<file path="src/rtl/pipe_stage_reg_pkg.sv">
// Shared pipeline package: stage payload structs, handshake register state and flush control.
// Imported by every inter-stage register and by the hazard unit.
package pipe_stage_reg_pkg;

    localparam int unsigned XLen      = 32;
    localparam int unsigned RegAddrW  = 5;
    localparam int unsigned NumStages = 4;

    typedef enum logic [1:0] {
        PS_EMPTY,
        PS_ONE,
        PS_TWO
    } pipe_state_t;

    typedef enum logic [2:0] {
        ERR_NONE,
        ERR_BRANCH_MISPREDICT,
        ERR_EXCEPTION,
        ERR_INTERRUPT,
        ERR_FENCE
    } error_t;

    // Per-stage flush request driven by the hazard unit.
    typedef struct packed {
        logic   flush;
        error_t cause;
    } pipe_flush_t;

    typedef struct packed {
        logic [XLen-1:0] pc;
        logic [XLen-1:0] instr;
    } fetch_data_t;

    typedef struct packed {
        logic [XLen-1:0]     pc;
        logic [XLen-1:0]     rs1_val;
        logic [XLen-1:0]     rs2_val;
        logic [XLen-1:0]     imm;
        logic [RegAddrW-1:0] rd;
        logic [3:0]          alu_op;
        logic                reg_we;
        logic                mem_re;
        logic                mem_we;
    } decode_data_t;

    typedef struct packed {
        logic [XLen-1:0]     result;
        logic [XLen-1:0]     store_val;
        logic [RegAddrW-1:0] rd;
        logic                reg_we;
        logic                mem_re;
        logic                mem_we;
    } execute_data_t;

    typedef struct packed {
        logic [XLen-1:0]     result;
        logic [RegAddrW-1:0] rd;
        logic                reg_we;
    } memory_data_t;

    function automatic logic [1:0] state_occupancy(pipe_state_t s);
        logic [1:0] occ;
        occ = 2'd0;
        unique case (s)
            PS_EMPTY: occ = 2'd0;
            PS_ONE:   occ = 2'd1;
            PS_TWO:   occ = 2'd2;
            default:  occ = 2'd0;
        endcase
        return occ;
    endfunction

endpackage

</file>
<file path="src/rtl/sat_counter.sv">
// Saturating up-counter with asynchronous active-high reset.
// Reusable for stall and other performance counters.
module sat_counter #(
    parameter int unsigned CNTW = 32
) (
    input  logic            clk,
    input  logic            reset,
    input  logic            inc,
    output logic [CNTW-1:0] count
);

    logic [CNTW-1:0] count_q;
    logic [CNTW-1:0] count_d;

    always_comb begin
        count_d = count_q;
        if (inc && (count_q != {CNTW{1'b1}})) begin
            count_d = count_q + CNTW'(1);
        end
    end

    always_ff @(posedge clk or posedge reset) begin
        if (reset) begin
            count_q <= '0;
        end else begin
            count_q <= count_d;
        end
    end

    assign count = count_q;

endmodule

</file>
<file path="src/rtl/pipe_stage_reg.sv">
// Inter-stage pipeline register with valid/ready handshake, optional skid entry,
// synchronous flush and a saturating back-pressure counter.
module pipe_stage_reg
    import pipe_stage_reg_pkg::*;
#(
    parameter int unsigned W    = 64,
    parameter int unsigned SKID = 1,
    parameter int unsigned CNTW = 32
) (
    input  logic            clk,
    input  logic            reset,
    input  logic            in_valid,
    output logic            in_ready,
    input  logic [W-1:0]    in_data,
    output logic            out_valid,
    input  logic            out_ready,
    output logic [W-1:0]    out_data,
    input  logic            flush,
    output logic [1:0]      occupancy,
    output logic [CNTW-1:0] stall_cnt
);

    logic in_fire;
    logic out_fire;
    logic stall_inc;

    assign in_fire   = in_valid && in_ready;
    assign out_fire  = out_valid && out_ready;
    assign stall_inc = out_valid && !out_ready && !flush;

    generate
        if (SKID != 0) begin : g_skid
            pipe_state_t state_q, state_d;
            logic [W-1:0] main_q, main_d;
            logic [W-1:0] skid_q, skid_d;

            always_comb begin
                state_d = state_q;
                main_d  = main_q;
                skid_d  = skid_q;
                if (flush) begin
                    // Payloads keep their value; only the occupancy is discarded.
                    state_d = PS_EMPTY;
                end else begin
                    unique case (state_q)
                        PS_EMPTY: begin
                            if (in_fire) begin
                                main_d  = in_data;
                                state_d = PS_ONE;
                            end
                        end
                        PS_ONE: begin
                            if (in_fire && out_fire) begin
                                main_d = in_data;
                            end else if (in_fire) begin
                                skid_d  = in_data;
                                state_d = PS_TWO;
                            end else if (out_fire) begin
                                state_d = PS_EMPTY;
                            end
                        end
                        PS_TWO: begin
                            if (out_fire) begin
                                main_d  = skid_q;
                                state_d = PS_ONE;
                            end
                        end
                        default: state_d = PS_EMPTY;
                    endcase
                end
            end

            always_ff @(posedge clk or posedge reset) begin
                if (reset) begin
                    state_q <= PS_EMPTY;
                    main_q  <= '0;
                    skid_q  <= '0;
                end else begin
                    state_q <= state_d;
                    main_q  <= main_d;
                    skid_q  <= skid_d;
                end
            end

            assign in_ready  = (state_q != PS_TWO);
            assign out_valid = (state_q != PS_EMPTY);
            assign out_data  = main_q;
            assign occupancy = state_occupancy(state_q);
        end else begin : g_single
            logic         valid_q, valid_d;
            logic [W-1:0] main_q, main_d;

            always_comb begin
                valid_d = valid_q;
                main_d  = main_q;
                if (flush) begin
                    valid_d = 1'b0;
                end else if (in_fire) begin
                    main_d  = in_data;
                    valid_d = 1'b1;
                end else if (out_fire) begin
                    valid_d = 1'b0;
                end
            end

            always_ff @(posedge clk or posedge reset) begin
                if (reset) begin
                    valid_q <= 1'b0;
                    main_q  <= '0;
                end else begin
                    valid_q <= valid_d;
                    main_q  <= main_d;
                end
            end

            // Sole combinational path through the block: out_ready -> in_ready.
            assign in_ready  = !valid_q || out_ready;
            assign out_valid = valid_q;
            assign out_data  = main_q;
            assign occupancy = {1'b0, valid_q};
        end
    endgenerate

    sat_counter #(
        .CNTW(CNTW)
    ) u_stall_cnt (
        .clk  (clk),
        .reset(reset),
        .inc  (stall_inc),
        .count(stall_cnt)
    );

endmodule

</file>
<file path="config.mk">
export PLATFORM = sky130hd
export DESIGN_NAME = pc_gen_flat
export DESIGN_NICKNAME = d
export VERILOG_FILES = /design/src/rtl/tinyriscv_pkg.sv /design/src/rtl/pc_gen_if.sv /design/src/rtl/pc_redirect_arb.sv /design/src/rtl/pc_gen.sv /design/src/flat_wrapper.sv
export SDC_FILE = /design/constraint.sdc
export NUM_CORES = 1
export LEC_CHECK = 0
export BUFFER_PORTS_ARGS = -buffer_cell sky130_fd_sc_hd__buf_2
export CAP_MARGIN = 20
export CELL_PAD_IN_SITES_DETAIL_PLACEMENT = 0
export CELL_PAD_IN_SITES_GLOBAL_PLACEMENT = 2
export CORE_ASPECT_RATIO = 1.25
export CORE_MARGIN = 8
export CORE_UTILIZATION = 22
export CTS_CLUSTER_DIAMETER = 40
export DETAILED_ROUTE_END_ITERATION = 8
export PLACE_DENSITY = 0.76
export RECOVER_POWER = 50
export SLEW_MARGIN = 20
export SYNTH_ARGS = -nofsm -noshare
export SYNTH_HDL_FRONTEND = slang
export SYNTH_SLANG_ARGS = --single-unit
</file>
<file path="constraint.sdc">
create_clock -name clk_i -period 2.1 [get_ports clk_i]
set_input_delay 0.315 -clock clk_i [delete_from_list [all_inputs] [get_ports clk_i]]
set_output_delay 0.315 -clock clk_i [all_outputs]
set_load 0.02 [all_outputs]
</file>
File: src/rtl/watch_pkg.sv
// Shared definitions for the watch blocks: BCD digit limits, the button
// repeat FSM encoding and a helper that splits a binary value into BCD digits.
package watch_pkg;

   localparam int DIGIT_W = 4;

   localparam logic [DIGIT_W-1:0] UNITS_MAX         = 4'd9;
   localparam logic [DIGIT_W-1:0] MIN_TENS_MAX      = 4'd5;
   localparam logic [DIGIT_W-1:0] HOUR_TENS_MAX     = 4'd2;
   localparam logic [DIGIT_W-1:0] HOUR_23_UNITS_MAX = 4'd3;

   typedef enum logic [1:0] {
      IDLE,
      HOLD,
      REPEAT
   } repStateT;

   // Returns {tens, units} for a value in 0..99.
   function automatic logic [2*DIGIT_W-1:0] toBcd(input int value);
      toBcd = {4'(value / 10), 4'(value % 10)};
   endfunction

endpackage

File: src/rtl/button_repeater.sv
// One push button: 2-flop synchroniser, rising-edge detect and a hold/repeat
// FSM that turns a held button into a stream of one-cycle inc pulses.
module button_repeater
   import watch_pkg::*;
#(
   parameter int HOLD_CYCLES   = 500,
   parameter int REPEAT_CYCLES = 100
) (
   input  logic uclock,
   input  logic reset,
   input  logic btn,
   input  logic enable,
   output logic inc
);

   localparam int CW = $clog2((HOLD_CYCLES > REPEAT_CYCLES) ? HOLD_CYCLES : REPEAT_CYCLES);

   logic          sync1;
   logic          sync2;
   logic          prevBtn;
   logic          primed;
   logic          armed;
   logic          rise;
   repStateT      state;
   repStateT      stateNext;
   logic [CW-1:0] count;
   logic [CW-1:0] countNext;

   // A button held through reset is only armed once it has been seen low
   // on a post-reset sample, so it needs a fresh press.
   assign rise = sync2 & ~prevBtn & enable & armed;

   always_ff @(posedge uclock or posedge reset) begin
      if (reset) begin
         sync1   <= 1'b0;
         sync2   <= 1'b0;
         prevBtn <= 1'b0;
         primed  <= 1'b0;
         armed   <= 1'b0;
         state   <= IDLE;
         count   <= '0;
      end else begin
         sync1   <= btn;
         sync2   <= sync1;
         prevBtn <= sync2;
         primed  <= 1'b1;
         armed   <= armed | (primed & ~sync1);
         state   <= stateNext;
         count   <= countNext;
      end
   end

   always_comb begin
      stateNext = state;
      countNext = count;
      inc       = 1'b0;
      case (state)
         IDLE: begin
            countNext = '0;
            if (rise) begin
               inc       = 1'b1;
               stateNext = HOLD;
            end
         end
         HOLD: begin
            if (!sync2 || !enable) begin
               stateNext = IDLE;
               countNext = '0;
            end else if (count == CW'(HOLD_CYCLES - 1)) begin
               inc       = 1'b1;
               stateNext = REPEAT;
               countNext = '0;
            end else begin
               countNext = count + 1'b1;
            end
         end
         REPEAT: begin
            if (!sync2 || !enable) begin
               stateNext = IDLE;
               countNext = '0;
            end else if (count == CW'(REPEAT_CYCLES - 1)) begin
               inc       = 1'b1;
               countNext = '0;
            end else begin
               countNext = count + 1'b1;
            end
         end
         default: begin
            stateNext = IDLE;
            countNext = '0;
         end
      endcase
   end

endmodule

File: src/rtl/alarm_setter.sv
// Alarm time register (HH:MM as four BCD digits) edited by hour and minute
// buttons while set mode is on; hours and minutes wrap independently.
module alarm_setter
   import watch_pkg::*;
#(
   parameter int RESET_HOUR    = 6,
   parameter int RESET_MIN     = 0,
   parameter int HOLD_CYCLES   = 500,
   parameter int REPEAT_CYCLES = 100
) (
   input  logic               uclock,
   input  logic               reset,
   input  logic               setMode,
   input  logic               hourBtn,
   input  logic               minBtn,
   output logic [DIGIT_W-1:0] a0,
   output logic [DIGIT_W-1:0] a1,
   output logic [DIGIT_W-1:0] a2,
   output logic [DIGIT_W-1:0] a3,
   output logic               setting
);

   localparam logic [2*DIGIT_W-1:0] RESET_H_BCD = toBcd(RESET_HOUR);
   localparam logic [2*DIGIT_W-1:0] RESET_M_BCD = toBcd(RESET_MIN);

   logic               modeSync1;
   logic               modeSync2;
   logic               hourInc;
   logic               minInc;
   logic [DIGIT_W-1:0] a0Next;
   logic [DIGIT_W-1:0] a1Next;
   logic [DIGIT_W-1:0] a2Next;
   logic [DIGIT_W-1:0] a3Next;

   button_repeater #(
      .HOLD_CYCLES  (HOLD_CYCLES),
      .REPEAT_CYCLES(REPEAT_CYCLES)
   ) uHourBtn (
      .uclock(uclock),
      .reset (reset),
      .btn   (hourBtn),
      .enable(modeSync2),
      .inc   (hourInc)
   );

   button_repeater #(
      .HOLD_CYCLES  (HOLD_CYCLES),
      .REPEAT_CYCLES(REPEAT_CYCLES)
   ) uMinBtn (
      .uclock(uclock),
      .reset (reset),
      .btn   (minBtn),
      .enable(modeSync2),
      .inc   (minInc)
   );

   // Minute and hour fields are updated independently so simultaneous
   // pulses both land in the same cycle.
   always_comb begin
      a0Next = a0;
      a1Next = a1;
      a2Next = a2;
      a3Next = a3;
      if (minInc) begin
         if (a0 == UNITS_MAX) begin
            a0Next = '0;
            a1Next = (a1 == MIN_TENS_MAX) ? '0 : a1 + 4'd1;
         end else begin
            a0Next = a0 + 4'd1;
         end
      end
      if (hourInc) begin
         if (a3 == HOUR_TENS_MAX && a2 == HOUR_23_UNITS_MAX) begin
            a2Next = '0;
            a3Next = '0;
         end else if (a2 == UNITS_MAX) begin
            a2Next = '0;
            a3Next = a3 + 4'd1;
         end else begin
            a2Next = a2 + 4'd1;
         end
      end
   end

   always_ff @(posedge uclock or posedge reset) begin
      if (reset) begin
         modeSync1 <= 1'b0;
         modeSync2 <= 1'b0;
         setting   <= 1'b0;
         a3        <= RESET_H_BCD[2*DIGIT_W-1:DIGIT_W];
         a2        <= RESET_H_BCD[DIGIT_W-1:0];
         a1        <= RESET_M_BCD[2*DIGIT_W-1:DIGIT_W];
         a0        <= RESET_M_BCD[DIGIT_W-1:0];
      end else begin
         modeSync1 <= setMode;
         modeSync2 <= modeSync1;
         setting   <= modeSync2;
         a3        <= a3Next;
         a2        <= a2Next;
         a1        <= a1Next;
         a0        <= a0Next;
      end
   end

endmodule

File: config.mk
export PLATFORM = sky130hd
export DESIGN_NAME = alarm_setter
export DESIGN_NICKNAME = d
export VERILOG_FILES = /design/src/rtl/watch_pkg.sv /design/src/rtl/button_repeater.sv /design/src/rtl/alarm_setter.sv
export SDC_FILE = /design/constraint.sdc
export NUM_CORES = 1
export LEC_CHECK = 0
export BUFFER_PORTS_ARGS = -buffer_cell sky130_fd_sc_hd__clkbuf_2
export CAP_MARGIN = 25
export CORE_MARGIN = 5
export CORE_UTILIZATION = 53
export DETAILED_ROUTE_END_ITERATION = 12
export GPL_TIMING_DRIVEN = 0
export PLACE_DENSITY = 0.75
export SYNTH_ARGS = -nofsm -noshare
export SYNTH_HDL_FRONTEND = slang
export SYNTH_SLANG_ARGS = --single-unit
File: constraint.sdc
create_clock -name uclock -period 2.3 [get_ports uclock]
set_input_delay 0.345 -clock uclock [delete_from_list [all_inputs] [get_ports uclock]]
set_output_delay 0.345 -clock uclock [all_outputs]
set_load 0.02 [all_outputs]
== After elaboration in Yosys (flattened, before gate mapping) ==
Index checks and enable logic that the tools add are counted.
Word-level totals
  register bits: 50
  input bits: 5
  output and inout port bits: 17
Cells by class
  $add $sub $neg: 6
  equality and inequality tests: 19
  multiplexer cells: 38
  bitwise operators: 14
  reduce and logical (&&, ||, !) cells: 13
Operators with widths (number)
  9-bit two-way mux: 8
  9-bit case mux with 2 select lines: 2
  4-bit two-way mux: 6
  9-bit by 1-bit adder with 9-bit output, second input constant: 2
  9-bit by 7-bit equality test with 1-bit output, second input constant: 2
  9-bit equality test, second input constant: 2
  4-bit by 1-bit adder with 4-bit output, second input constant: 4
  2-bit two-way mux: 8
  2-bit case mux with 3 select lines: 2
  1-bit two-way mux: 10
  1-bit bitwise AND: 8
  4-bit by 2-bit equality test with 1-bit output, second input constant: 2
  4-bit equality test, second input constant: 2
  2-bit by 1-bit != test with 1-bit output, second input constant: 4
  3-bit by 1-bit != test with 1-bit output, second input constant: 2
  1-bit case mux with 3 select lines: 2
  3-bit AND reduction: 2
  2-bit by 1-bit equality test with 1-bit output, second input constant: 2
  2-bit equality test, second input constant: 2
  4-bit by 3-bit equality test with 1-bit output, second input constant: 1
  2-bit logical NOT: 2
  1-bit NOT: 4
  2-bit AND reduction: 2
  1-bit logical NOT: 3
  4 further kinds: 6

== Logic depth before layout (Yosys ltp) ==
  word-level depth: 7
  depth in mapped cells: 8
  gate-level depth less buffers: 7

== Cells and area by module ==
Synthesis repeated with hierarchy kept, for this count alone.
Second synthesis, totals
  cells, all modules: 224
  area total of the unflattened synthesis: 2492.4 µm²
By module, submodules not included
  button_repeater: instances 2, cells each 73, area each 804.5 µm², sequential area each 400.4 µm²
  alarm_setter: instances 1, cells each 78, area each 883.3 µm², sequential area each 478.0 µm²

== Worst setup path before layout ==
OpenSTA, ideal clock, no wires.
  kind: reg-to-reg
  start: reg uMinBtn.state[0]
  end: reg a1[1]
  arrival time: 2074 ps
  data required time: 2175 ps
  setup slack: 101 ps
  stages on the path, launching flop included: 8
  path buffers: 0
  clock period less this slack: 2199 ps
  path through: dfrtp_1 > inv_1 > ha_1 > or4b_1 > a2111o_1 > and2_4 > nor2_1 > mux2_2
On the way
  cells in the longest elaborated chain, start to end: 3
RTL lines
  start: declaration: line button_repeater.sv:24  | repStateT state;
  start signal: assignment: line button_repeater.sv:48  | state <= stateNext;
  2-bit equality test (tied with other cells): line button_repeater.sv:57  | case (state)
  1-bit case mux with 3 select lines *: line button_repeater.sv:57
  2-bit AND reduction (no line) *
  end signal: assignment: line alarm_setter.sv:92  | a1 <= RESET_M_BCD[2*DIGIT_W-1:DIGIT_W];
  end signal: assignment: line alarm_setter.sv:100  | a1 <= a1Next;
  end: declaration: line alarm_setter.sv:17  | output logic [DIGIT_W-1:0] a1,
Mark *: on every way between the ends. The rest lies on a longest branch, timed or not.
A chain may end at the register's enable or synchronous reset.

== Worst setup path after layout ==
Same ends and word-level chain as after synthesis.

==> summary.txt <==
Clock network
  • TritonCTS clock tree: built
  • Root buffer cell: clkbuf_8
  • Number of clock sinks: 50
  • Clock latency on the worst-skew pair: 0.30 ns
  • Num CTS Buffers: 5
  • Maximum root-to-sink buffer count: 2
  • Clock-pin slew on the worst setup and hold paths: 0.08 ns
  • H-tree depth: 2

Logic synthesis
  • Syn_nets: 253
  • Leading area contributor after synthesis: dfrtp_1
  • Post-synthesis sequential area ratio: 0.513
  • FF+latch count, synth: 50
  • Mean Syn Cell Area: 10.4 um2
  • Ys async rst share: 1.00
  • Synth Instances: 234
  • Post-synth EDFFs: 0
  • Synth top cells by count: 48 x dfrtp_1, 29 x nor2_1, 17 x nand3_1
  • Yosys cell types: 47
  • Most used flip-flop cell after synthesis: dfrtp_1
  • Synth Cell Area: 2440 um2
  • Area share of the largest cell type after synthesis: 0.492
  • Ranking of synthesized cells by area: dfrtp_1 49%, ha_1 7.2%, nor2_1 4.5%
  • Synth warn: 0
  • Most frequent cell after synthesis: dfrtp_1

Power
  • Net Sw Power: 872 uW
  • Pleak: 0.00125 uW
  • Peak VDD IR: 640 uV
  • Switching Share: 0.360
  • Clock Power Share: 0.195
  • Sequential power share: 0.483
  • Int Pwr: 1550 uW
  • Combinational share of power: 0.322
  • PD cells: 874 nW/um2

Die
  • Die height: 77.9 um
  • I/O Pins: 22
  • Rows: 24
  • CORE AREA: 4410 um2
  • Starting Density: 0.553
  • Die area: 6070 um2
  • Die Wd: 77.9 um

Detailed routing
  • Via/cell ratio: 5.31
  • Post-DRT Antenna Nets: 0
  • WL final: 4280 um
  • Wire per inst: 13.4 um
  • Routed vias: 1694
  • Residual DRC: 0
  • Iteration-0 DRC count of the detailed router: 53
  • Pre-antenna DRT Iters: 6

STA
  • Setup TNS: 0 ns
  • Tmin final: 2.23 ns
  • Final setup fails: 0
  • Max Clock Skew: 0.00237 ns
  • Fin crit share: 0.971
  • Max Freq: 448 MHz
  • Final Slew Violations: 0
  • RSZ-0062 raised after global routing: false
  • Final-report hold violation count: 0
  • Fin Hold WS: 0.149 ns

GRT
  • Pin count of the biggest net entering global routing: 46
  • GRT Util Overall: 0.149
  • Antenna violations before repair: 0
  • Total gr overflow: 0
  • First-pass GRT wire length: 7360 um
  • Vias in the first global route: 1666

Status
  • Status: completed

Worst setup path
  • Worst-path maximum fanout: 2
  • Setup CP Type: reg2reg
  • CP required: 2.49 ns
  • CP arrival: 2.42 ns
  • Critical Path Source Type: flip-flop
  • CP endpoint kind: flip-flop

Placement
  • IO buf count: 21
  • Routability Congestion: 0.799
  • Area of placed instances: 2630 um2
  • HPWL after DPL: 2910 um

Final layout
  • Final #Nets: 286
  • Area Overhead vs Synth: 13.6%
  • Final Util: 0.629
  • Share of cells above drive strength 1: 0.180
  • # diodes: 0
  • Design area: 2780 um2

Job
  • Max-Cap Viols: 0

Worst hold path
  • Worst hold path type: in2reg
timing repair:
item | 4_1_cts | 5_1_grt
setup buffers | 3 | 0
pin swaps | 2 | 4
hold buffers | 1 | 0
gates resized for setup | 3 | 5
setup endpoints to repair | 3 | 5
hold endpoints to repair | 5 | 0
critical path, cell delays in order (launching register included):
cell and delay, ns:
dfrtp_1 0.41, inv_2 0.09, ha_4 0.13, or4b_4 0.44
a2111o_1 0.45, and2_4 0.18, nor2_2 0.11, mux2_4 0.31
metal layers:
| metal | routed length, um | global-route usage | up-vias |
|---|---|---|---|
| met4 | 46 | 0.0361 | 0 |
| met5 | 0 | 0 | - |
| met3 | 154 | 0.0544 | 4 |
| li1 | - | - | 871 |
| met1 | 2040 | 0.185 | 794 |
| met2 | 2040 | 0.248 | 25 |
power by group through the flow:
stage	combinational (uW)	clock [uW]	sequential (uW)
2_1_floorplan	434	0	1250
3_3_place_gp	696	0	1180
3_5_place_dp	726	0	1180
4_1_cts	764	484	1170
5_1_grt	872	528	1190
6_report	782	473	1170
metrics by stage:
step	instances	power [uW]	setup WS [ns]
2_1_floorplan	234	1690	0.101
3_3_place_gp	307	1870	-0.0137
3_5_place_dp	308	1910	-0.0826
4_1_cts	319	2420	0.000599
5_1_grt	319	2590	0.00466
6_report	319	2430	0.0668
state kept, by name, indices dropped and copies added, names as in the netlist, 2 cells and up:
register and cells:
a2 4, uHourBtn.state 2, uMinBtn.count 9, a3 4, uHourBtn.count 9, a0 4, a1 4, uMinBtn.state 2
path summary, 6_finish.rpt:
path,start,endpoint,slack (ns),cells after the start
worst max-delay path,uMinBtn.state[0]$_DFFE_PP0P_,a1[1]$_DFFE_PP0P_,0.07,7
max in group asynchronous,reset,a2[1]$_DFFE_PP1P_,1.33,4
worst max register to register,uMinBtn.state[0]$_DFFE_PP0P_,a1[1]$_DFFE_PP0P_,0.07,7
worst min-delay path,setMode,modeSync1$_DFF_PP0_,0.15,1
worst min register to register,modeSync1$_DFF_PP0_,modeSync2$_DFF_PP0_,0.37,0
min in group asynchronous,reset,a3[3]$_DFFE_PP0P_,0.46,3
cell type report:
class	count	area [um2]
repair buffers	26	158
flip-flops and latches	50	1250
plain buffers	4	22.5
fillers	361	1640
clock buffers	7	76.3
multi-input cells	165	1140
inverters	15	56.3
well taps	52	65.1
cells by family after synthesis:
family          Yosys count  share of synthesized area
xor+xnor                 20                     0.0717
buf+inv                  19                     0.0323
fa+ha+maj                14                     0.0717
flops                    50                      0.513
mux                       4                     0.0179
compound gates           34                     0.0958
other cells               1                    0.00154
simple gates             92                      0.196
cell usage in the layout (no fill, tap or decap), drive strengths merged, types with 6 or more instances in the layout:
cell	n
dfrtp	48
clkbuf	31
nor2	29
nand3	17
inv	15
ha	14
xnor2	11
nand2	10
xor2	9
o21ai	9
o31ai	6
a21oi	6
nor3	6
No activity file was read; power rests on OpenSTA's default activity.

- **TASK STATEMENT**:
Search the records above for "primed". Copy each line where it is found.

- **THE COMPLETED TASK**:
   logic          primed;
         primed  <= 1'b0;
         primed  <= 1'b1;
         armed   <= armed | (primed & ~sync1);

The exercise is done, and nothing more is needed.